What you need to do:
Reproduce the entries shown below only from the line with "Vias = 19,400 (+12%)" down to the line with "Worst-margin pin slew = 0.929 ns (+0.0570 ns)", keeping both end lines and copying each one exactly.

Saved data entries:
<file path="src/rtl/tag_pkg.sv">
package tag_pkg;

    localparam int unsigned ADDR_W = 16;

    typedef logic [ADDR_W-1:0] addr_t;

    typedef enum logic {
        CTX_RD = 1'b0,
        CTX_WR = 1'b1
    } ctx_e;

    // next value of a stepping counter and whether it wraps instead
    typedef struct packed {
        addr_t nxt;
        logic  wrap;
    } adv_t;

    // wrap condition of each loop level, innermost first in the name list
    typedef struct packed {
        logic x;
        logic k;
        logic txy;
        logic tk;
    } wrap_t;

    function automatic adv_t advance(addr_t cur, addr_t stride, addr_t limit);
        logic [ADDR_W:0] sum;
        adv_t r;
        sum    = {1'b0, cur} + {1'b0, stride};
        r.wrap = (sum >= {1'b0, limit});
        r.nxt  = r.wrap ? '0 : sum[ADDR_W-1:0];
        return r;
    endfunction

endpackage

</file>
<file path="src/rtl/tag_inner_ctr.sv">
module tag_inner_ctr
    import tag_pkg::*;
(
    input  logic  clk,
    input  logic  rst,
    input  logic  clr_i,
    input  logic  inc_i,
    input  addr_t stride_i,
    input  addr_t limit_i,
    output addr_t val_o,
    output logic  wrap_o
);

    addr_t val_q;
    adv_t  adv;

    always_comb adv = advance(val_q, stride_i, limit_i);

    always_ff @(posedge clk) begin
        if (rst || clr_i) begin
            val_q <= '0;
        end else if (inc_i) begin
            val_q <= adv.nxt;
        end
    end

    assign val_o  = val_q;
    assign wrap_o = adv.wrap;

endmodule

</file>
<file path="src/rtl/tag_dual_ctr.sv">
module tag_dual_ctr
    import tag_pkg::*;
(
    input  logic            clk,
    input  logic            rst,
    input  ctx_e            sel_i,
    input  logic            clr_i,
    input  logic            inc_i,
    input  addr_t           stride_i,
    input  addr_t           limit_i,
    output addr_t           val_o,
    output logic            wrap_o,
    output addr_t [1:0]     ctx_o
);

    addr_t [1:0] ctx_q;
    addr_t       cur;
    adv_t        adv;

    // one adder and compare, shared by both stored contexts
    always_comb begin
        cur = ctx_q[sel_i];
        adv = advance(cur, stride_i, limit_i);
    end

    always_ff @(posedge clk) begin
        if (rst) begin
            ctx_q <= '0;
        end else if (clr_i) begin
            ctx_q[sel_i] <= '0;
        end else if (inc_i) begin
            ctx_q[sel_i] <= adv.nxt;
        end
    end

    assign val_o  = cur;
    assign wrap_o = adv.wrap;
    assign ctx_o  = ctx_q;

endmodule

</file>
<file path="src/rtl/tag_mask_gen.sv">
module tag_mask_gen
    import tag_pkg::*;
#(
    parameter int unsigned WORD_WIDTH = 4
) (
    input  addr_t                 x_i,
    input  addr_t                 tile_x_i,
    output logic [WORD_WIDTH-1:0] mask_o
);

    localparam int unsigned SW = ADDR_W + 1;

    for (genvar i = 0; i < WORD_WIDTH; i++) begin : g_slot
        assign mask_o[i] = ({1'b0, x_i} + SW'(i)) < {1'b0, tile_x_i};
    end

endmodule

</file>
<file path="src/rtl/tile_addr_gen.sv">
module tile_addr_gen
    import tag_pkg::*;
#(
    parameter int unsigned WORD_WIDTH = 4
) (
    input  logic                  clk,
    input  logic                  rst,
    input  logic                  start_i,
    input  logic                  step_i,
    input  logic                  ctx_sel_i,
    input  logic [ADDR_W-1:0]     cfg_tensor_xy_i,
    input  logic [ADDR_W-1:0]     cfg_tensor_k_i,
    input  logic [ADDR_W-1:0]     cfg_tile_ch_i,
    input  logic [ADDR_W-1:0]     cfg_tile_x_i,
    input  logic [ADDR_W-1:0]     cfg_move_xy_i,
    input  logic [ADDR_W-1:0]     cfg_move_k_i,
    output logic [ADDR_W-1:0]     addr_o,
    output logic [WORD_WIDTH-1:0] mask_o,
    output logic                  tile_last_o,
    output logic                  tensor_last_o,
    output logic                  done_o
);

    localparam addr_t X_STRIDE = addr_t'(WORD_WIDTH);

    ctx_e        sel;
    wrap_t       wrap;
    addr_t       x_val, k_val, txy_val, tk_val;
    addr_t       k_limit, tk_stride, tk_limit;
    addr_t [1:0] txy_ctx, tk_ctx;
    logic        inc_x, inc_k, inc_txy, inc_tk;
    logic [1:0]  done_q;

    assign sel       = ctx_e'(ctx_sel_i);
    assign k_limit   = cfg_tensor_xy_i * cfg_tile_ch_i;
    assign tk_stride = cfg_tensor_xy_i * cfg_move_k_i;
    assign tk_limit  = cfg_tensor_xy_i * cfg_tensor_k_i;

    // carry chain: each level advances when all inner levels wrap
    assign inc_x   = step_i && !start_i;
    assign inc_k   = inc_x   && wrap.x;
    assign inc_txy = inc_k   && wrap.k;
    assign inc_tk  = inc_txy && wrap.txy;

    tag_inner_ctr i_x_ctr (
        .clk(clk), .rst(rst), .clr_i(start_i), .inc_i(inc_x),
        .stride_i(X_STRIDE), .limit_i(cfg_tile_x_i),
        .val_o(x_val), .wrap_o(wrap.x)
    );

    tag_inner_ctr i_k_ctr (
        .clk(clk), .rst(rst), .clr_i(start_i), .inc_i(inc_k),
        .stride_i(cfg_tensor_xy_i), .limit_i(k_limit),
        .val_o(k_val), .wrap_o(wrap.k)
    );

    tag_dual_ctr i_txy_ctr (
        .clk(clk), .rst(rst), .sel_i(sel), .clr_i(start_i), .inc_i(inc_txy),
        .stride_i(cfg_move_xy_i), .limit_i(cfg_tensor_xy_i),
        .val_o(txy_val), .wrap_o(wrap.txy), .ctx_o(txy_ctx)
    );

    tag_dual_ctr i_tk_ctr (
        .clk(clk), .rst(rst), .sel_i(sel), .clr_i(start_i), .inc_i(inc_tk),
        .stride_i(tk_stride), .limit_i(tk_limit),
        .val_o(tk_val), .wrap_o(wrap.tk), .ctx_o(tk_ctx)
    );

    tag_mask_gen #(.WORD_WIDTH(WORD_WIDTH)) i_mask (
        .x_i(x_val), .tile_x_i(cfg_tile_x_i), .mask_o(mask_o)
    );

    always_ff @(posedge clk) begin
        if (rst) begin
            done_q <= '0;
        end else if (start_i) begin
            done_q[sel] <= 1'b0;
        end else if (inc_tk && wrap.tk) begin
            done_q[sel] <= 1'b1;
        end
    end

    assign addr_o        = x_val + k_val + txy_val + tk_val;
    assign tile_last_o   = wrap.x && wrap.k;
    assign tensor_last_o = tile_last_o && wrap.txy && wrap.tk;
    assign done_o        = done_q[sel];

endmodule

</file>
<file path="config.mk">
export PLATFORM = sky130hd
export DESIGN_NAME = tile_addr_gen
export DESIGN_NICKNAME = d
export VERILOG_FILES = /design/src/rtl/tag_pkg.sv /design/src/rtl/tag_inner_ctr.sv /design/src/rtl/tag_dual_ctr.sv /design/src/rtl/tag_mask_gen.sv /design/src/rtl/tile_addr_gen.sv
export SDC_FILE = /design/constraint.sdc
export NUM_CORES = 1
export LEC_CHECK = 0
export CAP_MARGIN = 5
export CORE_MARGIN = 1.5
export CORE_UTILIZATION = 40
export CTS_BUF_LIST = sky130_fd_sc_hd__clkbuf_4 sky130_fd_sc_hd__clkbuf_8
export DETAILED_ROUTE_END_ITERATION = 10
export DONT_BUFFER_PORTS = 1
export GPL_TIMING_DRIVEN = 0
export PLACE_DENSITY_LB_ADDON = 0.15
export SLEW_MARGIN = 40
export SYNTH_ARGS = -nofsm -noshare
export SYNTH_HDL_FRONTEND = slang
export SYNTH_SLANG_ARGS = --single-unit
</file>
<file path="constraint.sdc">
create_clock -name clk -period 13.3 [get_ports clk]
set_clock_uncertainty 0.2 [all_clocks]
set_input_delay 1.33 -clock clk [delete_from_list [all_inputs] [get_ports clk]]
set_output_delay 1.33 -clock clk [all_outputs]
set_load 0.1 [all_outputs]
</file>
==> results of run 1 <==
-- cell families (layout without fill, tap and decap cells) --
family / count (synthesis) / count (layout) / synth area share (%)
AO/OA/AOI/OAI: 366 / 366 / 12.2
XOR/XNOR: 187 / 187 / 7.55
adder cells (fa/ha/maj): 584 / 584 / 43.1
buffers and inverters: 536 / 564 / 9.57
flip-flops: 96 / 96 / 8.86
multiplexers: 33 / 33 / 1.70
other: 0 / 5 / 0
AND/OR/NAND/NOR: 729 / 729 / 17.0
-- final timing paths --
| check | startpoint | endpoint | cells after the start |
|---|---|---|---|
| max | cfg_tensor_xy_i[10] | tensor_last_o | 31 |
| min | i_txy_ctr.ctx_o[1] | i_txy_ctr.ctx_o[1] | 2 |
| max reg2reg | i_k_ctr.val_o[1] | i_txy_ctr.ctx_o[29] | 18 |
| min reg2reg | i_txy_ctr.ctx_o[1] | i_txy_ctr.ctx_o[1] | 2 |
-- metal layers --
metal  vias up  part of all wire [%]  global-route usage [%]  routed length [um]
met2       460                    47                    40.1               30600
met1      8604                    46                    32.1               29900
li1       8263                     -                       -                   -
met5         -                 0.020                       0                  13
met3        92                   5.0                    2.80                3310
met4         2                   2.8                    7.19                1850
-- cell usage in the layout (no fill, tap or decap), types with 9 or more instances in the layout --
cell type and n:
xnor2_1 129, mux2_2 30, nand2b_1 16, nor2_1 74, inv_1 419, nand3_1 34
a21o_1 27, dfxtp_1 96, nor3_1 28, and2_1 180, clkbuf_8 10, xor2_1 47
o21ai_0 49, nor2b_1 22, xnor2_2 10, ha_1 313, a211oi_1 9, and3_1 18
nand2_1 286, o21a_1 22, a22o_1 71, clkbuf_1 92, nand3b_1 9, nand4_1 23
o21bai_1 11, a31oi_1 11, fa_1 271, a21oi_1 92
-- worst reg2reg max path, cell delays in order (launching register included) --
cell      delay [ns]
dfxtp_1         0.52
ha_1            0.31
a211oi_1        0.30
o21ai_0         0.16
a31oi_1         0.29
nor2b_1         0.13
o21bai_1        0.22
nand2_1         0.10
xor2_1          0.18
ha_1            0.32
nand3_1         0.06
or2_0           0.22
or4_1           0.56
nand4_2         0.17
a211oi_4        0.09
nor2_4          0.62
a21oi_2         0.29
buf_2           0.28
a22o_1          0.26
-- state kept, by name, indices dropped and copies added (netlist names) --
| name | cells |
|---|---|
| done_q | 2 |
| i_k_ctr.val_o | 16 |
| i_tk_ctr.ctx_o | 32 |
| i_txy_ctr.ctx_o | 32 |
| i_x_ctr.val_o | 14 |
-- cell type report --
class                      count  area, um2  share of cell area (%)
timing repair buffer          12        268                    1.16
buffer                       117        509                    2.20
inverter                     419       1570                    6.79
sequential                    96       1920                    8.29
tap                          696        871                    3.76
clock buffer                  10        138                   0.594
antenna                        5       12.5                  0.0540
clock inverter                 6       35.0                   0.151
multi-input combinational   1899      17800                    77.0
-- metrics by stage --
step	power, uW	utilization [%]	hold WS (ns)	std cells	worst slack [ns]
floorplan	4050	-	0.211	2531	2.72
global placement	5320	42.0	0.229	3227	1.05
detailed placement	5390	42.8	0.231	3239	1.30
CTS	5610	43.1	0.246	3255	1.32
global route	6220	43.1	0.284	3258	0.854
finish	5580	43.1	0.246	3260	1.32
-- power breakdown --
part | internal [uW] | total [uW] | leakage (uW) | switching, uW
Sequential | 287 | 288 | 0.000773 | 0.295
Combinational | 2010 | 5110 | 0.0107 | 3090
Clock | 71.9 | 182 | 0.0000879 | 111
Total | 2370 | 5580 | 0.0115 | 3200
==> reports/qor.txt, run 1 <==
Worst slew margin = 42.0%
Vias in the first global route = 18,200
# IOs = 124
Final cycle utilization of the critical path = 90.1%
Max Root-Sink Buffers = 2
CTS Hold Bufs = 0
Leakage = 0.0115 uW
Via density = 5.34
Crit path max-delay cell type = clkbuf_1
CP peak stage delay = 0.69 ns
Crit path kind = in2out
Ranking of synthesized cells by area = fa_1, ha_1, dfxtp_1, inv_1, xnor2_1
Top cells by count, synth = inv_1, ha_1, nand2_1, fa_1, and2_1
Max Cap Viol = 0
Antenna violations before repair = 4
# nets final = 3,239
DIE WIDTH = 236 um
Worst-Skew Late Latency = 0.39 ns
RSZ-0062 raised after global routing = false
Num Clock Sinks = 96
Die area = 55,600 um2
Pwr Density = 241 nW/um2
Post_cts resized = 0
Setup Buffers After CTS = 0
Routed Antenna Nets = 0
Min cycle time layout = 11.98 ns
Fillcell total = 5,400
Root buffer cell = clkbuf_8
Setup TNS = 0 ns
DR iter-0 viols = 980
Register area share after synthesis = 8.86%
Die Y = 236 um
Worst-margin pin slew = 0.872 ns
Syn. warnings = 0
Worst vdd ir = 342 uV
CTS H-tree depth = 3
Netlist cell types = 86
Cell family with most CP delay = adder cells
First-pass GRT wire length = 103,000 um
Vias = 17,400
Most used DFF post-synth = dfxtp_1
Share of layout cells above drive strength 1 = 5.16%
Gr ovfl total = 0
Worst EP arrival = 10.45 ns
CP dominant cell by count = fa_1
Effective utilization at floorplan = 40.4%
Number of port buffers = 0
Synthesized instance count = 2,531
Hold/Removal Path Class = reg2reg
Yosys top cell area share = 25.0%
Synth area leader = fa_1
Yosys reg bits = 96
Final wirelength = 65,600 um
CP endpoint kind = output port
WL/cell = 20.1 um
Most frequent cell after synthesis = inv_1
Final Max Slew Viols = 0
Detailed Routing Iterations Pass 1 = 5
Residual DRC = 0
Largest net degree at the start of global routing = 16
CTS tree = done
Fmax = 83.5 MHz
Synth Cell Area = 21,700 um2
Final setup vio count = 0
Status = complete, no violations
Required @ worst endpoint = 11.77 ns
Area growth syn-to-layout = 6.85%
Clock transition at path regs = 0.10 ns
TritonCTS Buffers = 9
Post-placement cell area = 23,000 um2
Avg Cell Area, Syn = 8.57 um2
Setup slack, reg-to-reg = 7.93 ns
FP Rows = 85
Final Hold Vio Count = 0
Critical Path Start Type = input port
Overall routing resource usage = 23.9%
Placer Congestion = 0.887
Finished Cell Area = 23,200 um2
Asr flop ratio synth = 0%
Placed wire-length estimate = 55,300 um
Syn nets = 3,216
CP max FO = 10
EDFF count, synth = 0
Core footprint = 53,700 um2
Sum of buffers and inverters on the critical path = 5
Power figures use the tool's default switching activity.
==> run 2: changes to the inputs <==
- CORE_UTILIZATION: 40 -> 35
- SYNTH_HIERARCHICAL: default -> 1
==> reports/qor.txt, run 2 <==
WL/cell = 21.2 um (+5.2%)
Final Hold Vio Count = 0 (unchanged)
Worst slew margin = 38.1% (-3.9 points)
Finished Cell Area = 25,500 um2 (+10%)
Core footprint = 67,200 um2 (+25%)
Routed Antenna Nets = 0 (unchanged)
Top cells by count, synth = inv_1, ha_1, nand2_1, fa_1, and2_1
Yosys reg bits = 98 (+2.1%)
Placer Congestion = 0.910 (+2.6%)
Pwr Density = 251 nW/um2 (+4.2%)
Most common cell after layout, fill and taps aside = inv_1
Final Util = 38.0% (-5.1 points)
Die area = 69,400 um2 (+25%)
Most used DFF post-synth = dfxtp_1
CTS H-tree depth = 3 (unchanged)
Post-placement cell area = 25,300 um2 (+10%)
Clock transition at path regs = 0.12 ns (+0.02 ns)
Vias in the first global route = 20,700 (+14%)
Final Max Slew Viols = 0 (unchanged)
Switching power = 3750 uW (+17%)
R2r startpoint = i_k_ctr/val_o[0]
Vias = 19,400 (+12%)
# IOs = 124 (unchanged)
Synthesized instance count = 2,799 (+11%)
DIE WIDTH = 263 um (+12%)
Hold path cells = 2 (unchanged)
TritonCTS Buffers = 9 (unchanged)
Final cycle utilization of the critical path = 91.6% (+1.5 points)
Multi-input logic area = 19,700 um2 (+11%)
Syn. warnings = 6 (+6)
Critical Path Start Type = input port
Worst vdd ir = 380 uV (+11%)
CTS tree = done
CTS Hold Bufs = 0 (unchanged)
# nets final = 3,565 (+10%)
FP Rows = 95 (+12%)
Root buffer cell = clkbuf_8
Final wirelength = 78,600 um (+20%)
Final setup vio count = 0 (unchanged)
Min cycle time layout = 12.18 ns (+0.203 ns)
Reg2reg end = i_tk_ctr/ctx_o[19]
Required @ worst endpoint = 11.77 ns (about the same)
Synth Cell Area = 23,700 um2 (+9.5%)
RSZ-0062 raised after global routing = false
Max Root-Sink Buffers = 2 (unchanged)
Setup Buffers After CTS = 0 (unchanged)
Cell family with most CP delay = adder cells
R2R depth = 23 (+5)
Num Clock Sinks = 98 (+2.1%)
First-pass GRT wire length = 123,000 um (+19%)
Crit path max-delay cell type = clkbuf_1
Worst EP arrival = 10.65 ns (+0.20 ns)
Effective utilization at floorplan = 35.4% (-5.0 points)
Worst-Skew Late Latency = 0.43 ns (+0.04 ns)
Status = complete, no violations
DR iter-0 viols = 1,138 (+16%)
CP max FO = 10 (unchanged)
Avg Cell Area, Syn = 8.48 um2 (-1.0%)
CP endpoint kind = output port
Residual DRC = 0 (unchanged)
Hold/Removal Path Class = reg2reg
Part of the power in registers = 5.3% (about the same)
Largest net degree at the start of global routing = 19 (+3)
Leakage = 0.0126 uW (+9.1%)
Crit path kind = in2out
Worst-margin pin slew = 0.929 ns (+0.0570 ns)
Worst Hold Endpoint = i_txy_ctr/ctx_o[1]
Share of layout cells above drive strength 1 = 6.16% (+1.0 points)
Switch share = 58.6% (+1.1 points)
Overall routing resource usage = 23.1% (-0.72 points)
Register Area = 1960 um2 (+2.1%)
Post_cts resized = 0 (unchanged)
Yosys top cell area share = 23.1% (-1.9 points)
Clock share of power = 3.1% (-0.2 points)
Pint = 2650 uW (+12%)
CP dominant cell by count = fa_1
Synth area leader = fa_1
Total Power = 6410 uW (+15%)
Asr flop ratio synth = 0% (unchanged)
Most frequent cells in the layout = inv_1, ha_1, nand2_1
Hold_sp = i_txy_ctr/ctx_o[1]
Fmax = 82.1 MHz (-1.7%)
Gr ovfl total = 0 (unchanged)
Die Y = 263 um (+12%)
Setup TNS = 0 ns (unchanged)
Most frequent cell after synthesis = inv_1
Detailed Routing Iterations Pass 1 = 5 (unchanged)
Netlist cell types = 91 (+5.8%)
Fillcell total = 6,878 (+27%)
Register area share after synthesis = 8.26% (-0.60 points)
Max Cap Viol = 0 (unchanged)
EDFF count, synth = 0 (unchanged)
CP peak stage delay = 0.76 ns (+0.07 ns)
Sum of buffers and inverters on the critical path = 8 (+3)
Setup slack, reg-to-reg = 6.76 ns (-1.17 ns)
Area growth syn-to-layout = 7.59%
Ranking of synthesized cells by area = fa_1, ha_1, dfxtp_1, inv_1, xnor2_1
Number of port buffers = 0 (unchanged)
Antenna violations before repair = 4 (unchanged)
Via density = 5.23 (-2.1%)
Placed wire-length estimate = 65,100 um (+18%)
Power share of the combinational group = 91.5% (about the same)
run 2: cell count changes after synthesis, moves of 11 or more:
cell,before,now
ha_1,313,354
a21oi_1,92,117
inv_1,419,444
o21ai_0,49,73
xor2_1,48,70
and2_1,180,200
nand2_1,286,306
clkbuf_1,97,80
o21ai_1,3,19
xnor2_1,139,153
a22o_2,0,13
and3_1,19,6
a21o_1,27,38
run 2: metrics by stage:
| stage | instances | setup WS, ns | hold WS [ns] |
|---|---|---|---|
| final | 3715 | 1.12 | 0.262 |
| after global routing | 3714 | 0.787 | 0.289 |
| after CTS | 3714 | 1.18 | 0.265 |
| after detailed placement | 3698 | 1.21 | 0.248 |
| after global placement | 3687 | 0.666 | 0.232 |
| after floorplan | 2814 | 2.79 | 0.220 |
run 2: worst max path at each step:
stage                       startpoint       endpoint  depth (start not counted)
floorplan           cfg_tensor_xy_i[6]  tensor_last_o                         33
global placement    cfg_tensor_xy_i[9]  tensor_last_o                         26
detailed placement  cfg_tensor_xy_i[2]  tensor_last_o                         32
CTS                 cfg_tensor_xy_i[2]  tensor_last_o                         32
global route        cfg_tensor_xy_i[2]  tensor_last_o                         32
finish              cfg_tensor_xy_i[2]  tensor_last_o                         32
run 2: area by class of cell:
type | instances | area share [%]
diodes | 1 | 0.00980
plain buffers | 116 | 2.30
clock buffers | 9 | 0.485
clock inverters | 7 | 0.240
inverters | 444 | 6.52
multi-input cells | 2156 | 77.3
flip-flops and latches | 98 | 7.68
well taps | 873 | 4.28
repair buffers | 11 | 1.19
run 2: layer usage:
metal  vias up  global-route usage, %  wire [um]  part of all wire [%]
li1       9254                      -          -                     -
met1      9536                   29.4      33500                    43
met5         -                      0         19                 0.024
met4         2                   6.20       2000                   2.5
met2       554                   39.3      37200                    47
met3        87                   5.25       5890                   7.5
run 2: worst reg2reg max path: stages, from the launching register on:
cell and delay (ns):
dfxtp_1 0.43, ha_1 0.23, inv_1 0.06, fa_1 0.40, nor2b_1 0.21, o2111ai_2 0.18, a21oi_1 0.36, nor4_1 0.09
a311oi_1 0.55, ha_1 0.23, nand3_1 0.10, nor3_1 0.43, nand3_1 0.21, and4_1 0.29, and2b_1 0.16, nand2b_1 0.13
and2_2 0.64, and3_1 0.32, nor2_1 0.07, nor2b_1 0.11, clkbuf_1 0.36, clkbuf_1 0.48, nand2_1 0.11, o21ai_1 0.14
run 2: power groups by stage:
stage	clock [uW]	sequential, uW	combinational, uW
floorplan	0	336	4200
CTS	206	341	5900
global route	219	343	6610
finish	202	341	5860
detailed placement	0	348	5850
global placement	0	347	5700
run 2: logic make-up (layout without fill, tap and decap cells):
logic type	Yosys count	after routing	synth area share [%]
mux	33	33	1.57
fa+ha+maj	628	628	41.8
flops	98	98	8.26
xor+xnor	223	223	8.23
other cells	2	18	0.0316
compound gates	470	470	13.7
buf+inv	560	587	9.44
simple gates	785	785	17.0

Answer section:
Vias = 19,400 (+12%)
# IOs = 124 (unchanged)
Synthesized instance count = 2,799 (+11%)
DIE WIDTH = 263 um (+12%)
Hold path cells = 2 (unchanged)
TritonCTS Buffers = 9 (unchanged)
Final cycle utilization of the critical path = 91.6% (+1.5 points)
Multi-input logic area = 19,700 um2 (+11%)
Syn. warnings = 6 (+6)
Critical Path Start Type = input port
Worst vdd ir = 380 uV (+11%)
CTS tree = done
CTS Hold Bufs = 0 (unchanged)
# nets final = 3,565 (+10%)
FP Rows = 95 (+12%)
Root buffer cell = clkbuf_8
Final wirelength = 78,600 um (+20%)
Final setup vio count = 0 (unchanged)
Min cycle time layout = 12.18 ns (+0.203 ns)
Reg2reg end = i_tk_ctr/ctx_o[19]
Required @ worst endpoint = 11.77 ns (about the same)
Synth Cell Area = 23,700 um2 (+9.5%)
RSZ-0062 raised after global routing = false
Max Root-Sink Buffers = 2 (unchanged)
Setup Buffers After CTS = 0 (unchanged)
Cell family with most CP delay = adder cells
R2R depth = 23 (+5)
Num Clock Sinks = 98 (+2.1%)
First-pass GRT wire length = 123,000 um (+19%)
Crit path max-delay cell type = clkbuf_1
Worst EP arrival = 10.65 ns (+0.20 ns)
Effective utilization at floorplan = 35.4% (-5.0 points)
Worst-Skew Late Latency = 0.43 ns (+0.04 ns)
Status = complete, no violations
DR iter-0 viols = 1,138 (+16%)
CP max FO = 10 (unchanged)
Avg Cell Area, Syn = 8.48 um2 (-1.0%)
CP endpoint kind = output port
Residual DRC = 0 (unchanged)
Hold/Removal Path Class = reg2reg
Part of the power in registers = 5.3% (about the same)
Largest net degree at the start of global routing = 19 (+3)
Leakage = 0.0126 uW (+9.1%)
Crit path kind = in2out
Worst-margin pin slew = 0.929 ns (+0.0570 ns)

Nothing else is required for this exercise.